そこで大聖人様は『佐渡御書』に仰せになっておられるんですね。
「一度は死ぬ命、これを仏法のために惜しまぬ者は仏になる。
仏法のために身命も惜しまぬ者は必ず仏になる。
ただし、人は世間の浅き事には身命を失うとも、大事の仏法のためには捨てる者はいない。ゆえに、仏になる者もないんだ」という事を仰せになっておられる。
本当なんです、凡夫というのは死ぬのが怖いから、臆病であるからみんな一日でも一時間でも長く長く生きようとする。
そういう人生を送って死を恐れるわけでありまするが、世間の浅き事には簡単に自分の命を捨てるっていうんです。
どういう事か、貪・瞋・癡の三毒ですね。
自分の愛欲のためには人を殺したり、あるいは自分が死ぬ事もあるだろうし、あるいは金儲けのためには自分の寿命を縮める。
あるいは人を殺すという事もあるだろうし、怒りのためにはかっとなってその時には命も惜しまないというこういう異常な状態になって命を粗末にする事はいくらでもあるというんです。
あるいは、愚癡のために命を捨てる。
これは、麻薬・覚醒剤などそういう物をやれば人生の終わりになる。廃人になる。
これを知りながらも覚醒剤・麻薬に手を染める者もある。
このように、凡夫というのは臆病であるけれども、魚が餌にばかされて釣り針を飲むように、人間はみんな貪・瞋・癡の三毒に自分がたぶらかされて、惜しみながらその命を捨てていくものである。
「浅き事にはすぐ命を捨てる。けれども、大事の仏法のために命も惜しまないというこの大理性・大道念を起こす者はいない。
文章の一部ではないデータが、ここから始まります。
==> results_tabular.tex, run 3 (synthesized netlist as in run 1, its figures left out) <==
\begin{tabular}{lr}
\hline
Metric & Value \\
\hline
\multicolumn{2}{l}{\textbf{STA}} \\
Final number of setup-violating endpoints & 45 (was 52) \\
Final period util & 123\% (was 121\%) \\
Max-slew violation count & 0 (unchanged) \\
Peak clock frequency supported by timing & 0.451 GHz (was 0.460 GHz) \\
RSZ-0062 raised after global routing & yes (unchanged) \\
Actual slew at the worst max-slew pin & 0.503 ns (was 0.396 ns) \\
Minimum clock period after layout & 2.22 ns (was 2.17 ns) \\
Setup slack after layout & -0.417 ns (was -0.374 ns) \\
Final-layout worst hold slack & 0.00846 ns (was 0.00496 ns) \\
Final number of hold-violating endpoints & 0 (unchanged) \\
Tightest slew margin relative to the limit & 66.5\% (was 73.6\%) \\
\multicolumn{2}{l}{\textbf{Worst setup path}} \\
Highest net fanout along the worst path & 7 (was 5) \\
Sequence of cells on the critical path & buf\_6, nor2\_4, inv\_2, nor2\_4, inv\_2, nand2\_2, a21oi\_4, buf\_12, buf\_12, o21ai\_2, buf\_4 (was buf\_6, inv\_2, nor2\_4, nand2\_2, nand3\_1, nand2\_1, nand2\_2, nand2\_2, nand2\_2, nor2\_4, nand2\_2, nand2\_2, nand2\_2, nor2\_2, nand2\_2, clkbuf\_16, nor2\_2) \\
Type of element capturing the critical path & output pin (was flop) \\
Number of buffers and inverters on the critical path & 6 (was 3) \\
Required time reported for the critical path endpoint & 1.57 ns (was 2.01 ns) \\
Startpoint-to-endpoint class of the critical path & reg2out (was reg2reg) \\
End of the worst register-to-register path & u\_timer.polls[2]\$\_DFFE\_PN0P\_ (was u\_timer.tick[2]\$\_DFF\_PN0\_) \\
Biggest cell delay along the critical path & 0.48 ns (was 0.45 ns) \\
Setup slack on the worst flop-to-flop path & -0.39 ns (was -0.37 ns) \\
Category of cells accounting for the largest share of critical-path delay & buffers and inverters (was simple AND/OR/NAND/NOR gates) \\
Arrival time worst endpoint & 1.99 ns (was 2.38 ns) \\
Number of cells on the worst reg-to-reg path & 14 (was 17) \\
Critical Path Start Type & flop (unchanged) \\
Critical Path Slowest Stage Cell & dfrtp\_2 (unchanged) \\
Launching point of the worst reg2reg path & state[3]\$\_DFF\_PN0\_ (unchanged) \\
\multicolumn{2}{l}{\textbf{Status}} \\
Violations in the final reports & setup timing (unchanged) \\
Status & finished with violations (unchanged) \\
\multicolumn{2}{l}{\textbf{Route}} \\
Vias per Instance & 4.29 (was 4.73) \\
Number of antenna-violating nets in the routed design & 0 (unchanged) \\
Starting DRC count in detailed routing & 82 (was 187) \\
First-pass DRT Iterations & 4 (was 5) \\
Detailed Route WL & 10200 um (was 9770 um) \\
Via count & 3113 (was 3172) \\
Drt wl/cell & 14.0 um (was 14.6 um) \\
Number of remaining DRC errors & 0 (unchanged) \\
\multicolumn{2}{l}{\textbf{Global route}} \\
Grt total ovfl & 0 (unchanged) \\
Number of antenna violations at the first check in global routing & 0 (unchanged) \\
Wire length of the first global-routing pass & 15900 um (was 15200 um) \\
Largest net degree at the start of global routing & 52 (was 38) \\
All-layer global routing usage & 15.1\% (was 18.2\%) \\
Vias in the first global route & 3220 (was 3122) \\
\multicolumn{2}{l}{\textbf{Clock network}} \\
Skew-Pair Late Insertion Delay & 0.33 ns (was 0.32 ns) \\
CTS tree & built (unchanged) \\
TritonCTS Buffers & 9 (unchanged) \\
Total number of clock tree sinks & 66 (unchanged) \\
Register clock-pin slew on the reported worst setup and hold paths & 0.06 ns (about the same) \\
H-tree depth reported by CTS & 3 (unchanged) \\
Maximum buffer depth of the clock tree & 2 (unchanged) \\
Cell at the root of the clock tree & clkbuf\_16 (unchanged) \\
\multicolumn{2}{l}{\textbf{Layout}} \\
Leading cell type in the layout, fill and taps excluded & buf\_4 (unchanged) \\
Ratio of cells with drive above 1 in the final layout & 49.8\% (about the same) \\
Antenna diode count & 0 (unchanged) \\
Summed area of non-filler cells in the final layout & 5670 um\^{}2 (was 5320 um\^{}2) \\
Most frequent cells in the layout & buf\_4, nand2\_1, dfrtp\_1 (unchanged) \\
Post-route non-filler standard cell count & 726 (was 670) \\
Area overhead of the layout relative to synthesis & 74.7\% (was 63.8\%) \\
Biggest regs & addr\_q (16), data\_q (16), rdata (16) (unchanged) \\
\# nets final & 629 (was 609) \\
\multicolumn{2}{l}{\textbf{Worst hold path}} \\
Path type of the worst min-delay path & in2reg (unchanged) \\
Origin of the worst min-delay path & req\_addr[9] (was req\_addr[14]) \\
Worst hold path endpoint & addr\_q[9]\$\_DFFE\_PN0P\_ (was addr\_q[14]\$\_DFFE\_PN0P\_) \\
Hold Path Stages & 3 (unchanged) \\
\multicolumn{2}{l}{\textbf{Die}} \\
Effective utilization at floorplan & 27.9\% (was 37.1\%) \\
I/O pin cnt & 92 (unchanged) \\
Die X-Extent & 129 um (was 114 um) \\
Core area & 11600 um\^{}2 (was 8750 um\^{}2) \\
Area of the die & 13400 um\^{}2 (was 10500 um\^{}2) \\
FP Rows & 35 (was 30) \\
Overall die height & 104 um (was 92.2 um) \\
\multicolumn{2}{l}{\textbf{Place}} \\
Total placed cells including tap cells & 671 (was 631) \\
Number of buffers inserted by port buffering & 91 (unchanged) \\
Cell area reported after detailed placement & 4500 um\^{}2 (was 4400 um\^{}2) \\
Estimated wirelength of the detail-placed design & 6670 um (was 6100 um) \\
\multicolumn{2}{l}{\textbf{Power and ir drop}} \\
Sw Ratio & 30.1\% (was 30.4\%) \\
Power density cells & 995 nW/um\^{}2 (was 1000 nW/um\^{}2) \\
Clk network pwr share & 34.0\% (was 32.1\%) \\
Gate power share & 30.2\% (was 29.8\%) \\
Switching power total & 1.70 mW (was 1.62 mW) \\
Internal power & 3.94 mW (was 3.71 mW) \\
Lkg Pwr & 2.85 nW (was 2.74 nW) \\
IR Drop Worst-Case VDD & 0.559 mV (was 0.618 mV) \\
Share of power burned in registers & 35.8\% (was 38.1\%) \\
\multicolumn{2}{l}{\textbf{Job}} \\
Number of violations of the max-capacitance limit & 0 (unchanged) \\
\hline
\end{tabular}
==> config.mk <==
export PLATFORM = sky130hd
export DESIGN_NAME = pwm_regif
export DESIGN_NICKNAME = d
export VERILOG_FILES = /design/src/rtl/pwm_regif_pkg.sv /design/src/rtl/pwm_addr_dec.sv /design/src/rtl/pwm_glob_ctrl.sv /design/src/rtl/pwm_chan_regs.sv /design/src/rtl/pwm_regif.sv
export SDC_FILE = /design/constraint.sdc
export NUM_CORES = 1
export LEC_CHECK = 0
export BUFFER_PORTS_ARGS = -buffer_cell sky130_fd_sc_hd__buf_4
export CAP_MARGIN = 40
export CORE_MARGIN = 3
export CORE_UTILIZATION = 35
export CTS_CLUSTER_SIZE = 14
export DETAILED_ROUTE_END_ITERATION = 8
export RECOVER_POWER = 50
export SKIP_CTS_REPAIR_TIMING = 1
export SYNTH_ARGS = -nofsm -noshare
export SYNTH_HDL_FRONTEND = slang
export SYNTH_SLANG_ARGS = --single-unit
==> constraint.sdc <==
create_clock -name clk -period 1.9 [get_ports clk]
set_input_delay 0.095 -clock clk [delete_from_list [all_inputs] [get_ports clk]]
set_output_delay 0.095 -clock clk [all_outputs]
set_load 0.03 [all_outputs]
==> src/rtl/pwm_regif_pkg.sv <==
package pwm_regif_pkg;
    // Global word offsets
    localparam logic [11:0] OFF_START  = 12'h004;
    localparam logic [11:0] OFF_STOP   = 12'h008;
    localparam logic [11:0] OFF_STATUS = 12'h00C;
    localparam logic [11:0] OFF_FLAGS  = 12'h01C;
    // Channel window geometry
    localparam logic [11:0] WIN_BASE   = 12'h200;
    localparam int          WIN_SHIFT  = 5;
    // Offsets inside a window
    localparam logic [4:0]  WOFF_MODE  = 5'h00;
    localparam logic [4:0]  WOFF_DUTY  = 5'h04;
    localparam logic [4:0]  WOFF_PER   = 5'h08;
    localparam logic [4:0]  WOFF_STAGE = 5'h10;
    // Mode word bit positions
    localparam int          MB_INV     = 9;
    localparam int          MB_TGT     = 10;

    typedef struct packed {
        logic       tgt_period;
        logic       invert;
        logic [3:0] prescale;
    } mode_t;

    typedef struct packed {
        logic mode;
        logic duty;
        logic per;
        logic stage;
    } wsel_t;
endpackage

==> src/rtl/pwm_addr_dec.sv <==
module pwm_addr_dec
    import pwm_regif_pkg::*;
#(
    parameter int NCH    = 4,
    parameter int ADDR_W = 12
) (
    input  logic [ADDR_W-1:0] addr,
    output logic              hit_start,
    output logic              hit_stop,
    output logic              hit_status,
    output logic              hit_flags,
    output logic [NCH-1:0]    win_hit,
    output wsel_t             wsel
);
    localparam logic [ADDR_W-1:0] WIN_END =
        ADDR_W'(WIN_BASE) + ADDR_W'(NCH << WIN_SHIFT);

    logic [ADDR_W-1:0] rel;
    logic [ADDR_W-1:0] idx;
    logic              in_win;

    always_comb begin
        hit_start  = (addr == ADDR_W'(OFF_START));
        hit_stop   = (addr == ADDR_W'(OFF_STOP));
        hit_status = (addr == ADDR_W'(OFF_STATUS));
        hit_flags  = (addr == ADDR_W'(OFF_FLAGS));
        rel        = addr - ADDR_W'(WIN_BASE);
        idx        = rel >> WIN_SHIFT;
        in_win     = (addr >= ADDR_W'(WIN_BASE)) && (addr < WIN_END);
        wsel.mode  = in_win && (rel[4:0] == WOFF_MODE);
        wsel.duty  = in_win && (rel[4:0] == WOFF_DUTY);
        wsel.per   = in_win && (rel[4:0] == WOFF_PER);
        wsel.stage = in_win && (rel[4:0] == WOFF_STAGE);
        for (int i = 0; i < NCH; i++) begin
            win_hit[i] = in_win && (idx == ADDR_W'(i));
        end
    end
endmodule
[src/rtl/belt_alarm_pkg.sv]
package belt_alarm_pkg;

    typedef enum logic [1:0] {
        ST_IDLE  = 2'd0,
        ST_ARMED = 2'd1,
        ST_ALERT = 2'd2
    } ctl_state_e;

endpackage

[src/rtl/input_sampler.sv]
module input_sampler (
    input  logic clk,
    input  logic rst,
    input  logic key_in,
    input  logic belt_in,
    output logic key_rise,
    output logic key_fall,
    output logic belt_on
);
    typedef struct packed {
        logic key_s;
        logic key_p;
        logic belt_s;
    } smp_t;

    smp_t r_d, r_q;

    always_comb begin
        r_d        = r_q;
        r_d.key_s  = key_in;
        r_d.key_p  = r_q.key_s;
        r_d.belt_s = belt_in;
    end

    always_ff @(posedge clk) begin
        if (rst) r_q <= '0;
        else     r_q <= r_d;
    end

    assign key_rise = r_q.key_s & ~r_q.key_p;
    assign key_fall = ~r_q.key_s & r_q.key_p;
    assign belt_on  = r_q.belt_s;

endmodule
==> src/rtl/scl_gen_pkg.sv <==
package scl_gen_pkg;
  typedef enum logic [1:0] {
    PH_IDLE = 2'b00,
    PH_LOW  = 2'b01,
    PH_WAIT = 2'b10,
    PH_HIGH = 2'b11
  } phase_e;

  localparam logic [7:0] OFS_CTRL    = 8'h00;
  localparam logic [7:0] OFS_STD_HI  = 8'h14;
  localparam logic [7:0] OFS_STD_LO  = 8'h18;
  localparam logic [7:0] OFS_FST_HI  = 8'h1C;
  localparam logic [7:0] OFS_FST_LO  = 8'h20;
  localparam logic [7:0] OFS_RUN     = 8'h6C;
  localparam int         CTRL_FAST_BIT = 1;
  localparam int         RUN_BIT       = 0;
endpackage

==> src/rtl/scl_cfg_regs.sv <==
module scl_cfg_regs
  import scl_gen_pkg::*;
#(
  parameter int CNT_W  = 16,
  parameter int ADDR_W = 8,
  parameter int DATA_W = 16
) (
  input  logic              clk,
  input  logic              rst_n,
  input  logic              we,
  input  logic [ADDR_W-1:0] addr,
  input  logic [DATA_W-1:0] wdata,
  output logic              run_en,
  output logic              fast_sel,
  output logic [CNT_W-1:0]  hi_sel,
  output logic [CNT_W-1:0]  lo_sel
);
  localparam int NUM_CNT = 4;
  localparam logic [ADDR_W-1:0] CNT_OFS [NUM_CNT] = '{
    ADDR_W'(OFS_STD_HI), ADDR_W'(OFS_STD_LO),
    ADDR_W'(OFS_FST_HI), ADDR_W'(OFS_FST_LO)
  };

  logic [CNT_W-1:0] cnt_q [NUM_CNT];
  logic             run_q, fast_q;
  logic             run_d, fast_d;
  logic             ctrl_hit, run_hit;

  assign ctrl_hit = we && (addr == ADDR_W'(OFS_CTRL));
  assign run_hit  = we && (addr == ADDR_W'(OFS_RUN));

  always_comb begin
    run_d  = run_q;
    fast_d = fast_q;
    if (run_hit)  run_d  = wdata[RUN_BIT];
    if (ctrl_hit) fast_d = wdata[CTRL_FAST_BIT];
  end

  always_ff @(posedge clk or negedge rst_n) begin
    if (!rst_n) begin
      run_q  <= 1'b0;
      fast_q <= 1'b0;
    end else begin
      run_q  <= run_d;
      fast_q <= fast_d;
    end
  end

  for (genvar gi = 0; gi < NUM_CNT; gi++) begin : g_cnt
    logic cnt_ce;
    assign cnt_ce = we && !run_q && (addr == CNT_OFS[gi]);
    always_ff @(posedge clk or negedge rst_n) begin
      if (!rst_n) begin
        cnt_q[gi] <= '0;
      end else if (cnt_ce) begin
        cnt_q[gi] <= wdata[CNT_W-1:0];
      end
    end
  end

  assign run_en   = run_q;
  assign fast_sel = fast_q;
  assign hi_sel   = fast_q ? cnt_q[2] : cnt_q[0];
  assign lo_sel   = fast_q ? cnt_q[3] : cnt_q[1];
endmodule

==> src/rtl/scl_in_sync.sv <==
module scl_in_sync #(
  parameter int STAGES = 2
) (
  input  logic clk,
  input  logic rst_n,
  input  logic din,
  output logic dout
);
  logic [STAGES-1:0] chain_q;

  for (genvar gs = 0; gs < STAGES; gs++) begin : g_stage
    logic stage_d;
    if (gs == 0) begin : g_first
      assign stage_d = din;
    end else begin : g_next
      assign stage_d = chain_q[gs-1];
    end
    always_ff @(posedge clk or negedge rst_n) begin
      if (!rst_n) chain_q[gs] <= 1'b1;
      else        chain_q[gs] <= stage_d;
    end
  end

  assign dout = chain_q[STAGES-1];
endmodule

==> src/rtl/scl_phase_fsm.sv <==
module scl_phase_fsm
  import scl_gen_pkg::*;
#(
  parameter int CNT_W       = 16,
  parameter int HIGH_OVH    = 8,
  parameter int SYNC_STAGES = 2
) (
  input  logic             clk,
  input  logic             rst_n,
  input  logic             run_en,
  input  logic [CNT_W-1:0] hi_cnt,
  input  logic [CNT_W-1:0] lo_cnt,
  input  logic             scl_high_seen,
  output logic             drive_low,
  output logic             fall_pulse,
  output logic             rise_pulse,
  output logic [1:0]       phase
);
  localparam int CW      = CNT_W + 1;
  localparam int HI_ADJ  = HIGH_OVH - SYNC_STAGES - 2;
  localparam int MIN_LO  = (SYNC_STAGES > 1) ? SYNC_STAGES - 1 : 0;

  phase_e         ph_q, ph_d;
  logic [CW-1:0]  cnt_q, cnt_d;
  logic           drv_q, drv_d;
  logic           fall_q, fall_d;
  logic           rise_q, rise_d;
  logic           step_ce;
  logic [CW-1:0]  lo_load, hi_load;

  assign lo_load = (lo_cnt < CNT_W'(MIN_LO)) ? CW'(MIN_LO) : {1'b0, lo_cnt};
  assign hi_load = {1'b0, hi_cnt} + CW'(HI_ADJ);
  assign step_ce = run_en || (ph_q != PH_IDLE) || fall_q || rise_q;

  always_comb begin
    ph_d   = ph_q;
    cnt_d  = cnt_q;
    drv_d  = drv_q;
    fall_d = 1'b0;
    rise_d = 1'b0;
    if (!run_en) begin
      ph_d  = PH_IDLE;
      cnt_d = '0;
      drv_d = 1'b0;
    end else begin
      unique case (ph_q)
        PH_IDLE: begin
          ph_d   = PH_LOW;
          cnt_d  = lo_load;
          drv_d  = 1'b1;
          fall_d = 1'b1;
        end
        PH_LOW: begin
          if (cnt_q == '0) begin
            ph_d  = PH_WAIT;
            drv_d = 1'b0;
          end else begin
            cnt_d = cnt_q - CW'(1);
          end
        end
        PH_WAIT: begin
          if (scl_high_seen) begin
            ph_d   = PH_HIGH;
            cnt_d  = hi_load;
            rise_d = 1'b1;
          end
        end
        PH_HIGH: begin
          if (cnt_q == '0) begin
            ph_d   = PH_LOW;
            cnt_d  = lo_load;
            drv_d  = 1'b1;
            fall_d = 1'b1;
          end else begin
            cnt_d = cnt_q - CW'(1);
          end
        end
        default: ph_d = PH_IDLE;
      endcase
    end
  end

  always_ff @(posedge clk or negedge rst_n) begin
    if (!rst_n) begin
      ph_q   <= PH_IDLE;
      cnt_q  <= '0;
      drv_q  <= 1'b0;
      fall_q <= 1'b0;
      rise_q <= 1'b0;
    end else if (step_ce) begin
      ph_q   <= ph_d;
      cnt_q  <= cnt_d;
      drv_q  <= drv_d;
      fall_q <= fall_d;
      rise_q <= rise_d;
    end
  end

  assign drive_low  = drv_q;
  assign fall_pulse = fall_q;
  assign rise_pulse = rise_q;
  assign phase      = ph_q;
endmodule

==> src/rtl/scl_period_gen.sv <==
module scl_period_gen #(
  parameter int CNT_W       = 16,
  parameter int ADDR_W      = 8,
  parameter int DATA_W      = 16,
  parameter int SYNC_STAGES = 2,
  parameter int HIGH_OVH    = 8
) (
  input  logic              clk,
  input  logic              rst_n,
  input  logic              reg_we,
  input  logic [ADDR_W-1:0] reg_addr,
  input  logic [DATA_W-1:0] reg_wdata,
  input  logic              scl_in,
  output logic              scl_drive_low,
  output logic              scl_fall_pulse,
  output logic              scl_rise_pulse,
  output logic [1:0]        scl_phase
);
  logic             run_en;
  logic             fast_sel;
  logic [CNT_W-1:0] hi_sel, lo_sel;
  logic             scl_sync;

  scl_cfg_regs #(.CNT_W(CNT_W), .ADDR_W(ADDR_W), .DATA_W(DATA_W)) u_regs (
    .clk      (clk),
    .rst_n    (rst_n),
    .we       (reg_we),
    .addr     (reg_addr),
    .wdata    (reg_wdata),
    .run_en   (run_en),
    .fast_sel (fast_sel),
    .hi_sel   (hi_sel),
    .lo_sel   (lo_sel)
  );

  scl_in_sync #(.STAGES(SYNC_STAGES)) u_sync (
    .clk   (clk),
    .rst_n (rst_n),
    .din   (scl_in),
    .dout  (scl_sync)
  );

  scl_phase_fsm #(.CNT_W(CNT_W), .HIGH_OVH(HIGH_OVH), .SYNC_STAGES(SYNC_STAGES)) u_fsm (
    .clk           (clk),
    .rst_n         (rst_n),
    .run_en        (run_en),
    .hi_cnt        (hi_sel),
    .lo_cnt        (lo_sel),
    .scl_high_seen (scl_sync),
    .drive_low     (scl_drive_low),
    .fall_pulse    (scl_fall_pulse),
    .rise_pulse    (scl_rise_pulse),
    .phase         (scl_phase)
  );
endmodule

==> config.mk <==
export PLATFORM = sky130hd
export DESIGN_NAME = scl_period_gen
export DESIGN_NICKNAME = d
export VERILOG_FILES = /design/src/rtl/scl_gen_pkg.sv /design/src/rtl/scl_cfg_regs.sv /design/src/rtl/scl_in_sync.sv /design/src/rtl/scl_phase_fsm.sv /design/src/rtl/scl_period_gen.sv
export SDC_FILE = /design/constraint.sdc
export NUM_CORES = 1
export LEC_CHECK = 0
export ABC_AREA = 1
export BUFFER_PORTS_ARGS = -buffer_cell sky130_fd_sc_hd__buf_2
export CORE_MARGIN = 10
export CORE_UTILIZATION = 40
export DETAILED_ROUTE_END_ITERATION = 8
export SKIP_CTS_REPAIR_TIMING = 1
export SLEW_MARGIN = 40
export SYNTH_ARGS = -nofsm -noshare
export SYNTH_HDL_FRONTEND = slang
export SYNTH_SLANG_ARGS = --single-unit
==> constraint.sdc <==
create_clock -name clk -period 2.61 [get_ports clk]
set_clock_uncertainty 0.1 [all_clocks]
set_input_delay 0.1305 -clock clk [delete_from_list [all_inputs] [get_ports clk]]
set_output_delay 0.1305 -clock clk [all_outputs]
set_load 0.02 [all_outputs]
よって、仏になる者もないのである」と仰せになっておられるんですね。
でこの大宇宙というのは永遠ですよ。無限の時間である。
その大宇宙の中に生死を繰り返している自分達の命もこれまた永遠である。
でこの永遠の命を思う時、生まれてから死ぬまでのこの一生というのはまことに短いんですね。
あっという間に数十年過ぎてしまう。
もしこれでもって一回死んでしまったら、いつの日にかまた再び人間と生まれて仏法に遭う事ができるであろうか。
もし悪道に堕すれば長い間苦しまなければならない。
そうなると、この短い一生のうちに成仏を得る。
これこそ何より大事であり、これこそ人生の目的でなければいけない。
そこに大聖人様が「命限り有り。惜む可からず」と仰せになっておられるんですね。
ですから、100歳までたとえ生きたとしても、人の命というのは100歳までいったって永遠の命に比べれば瞬間でしょう。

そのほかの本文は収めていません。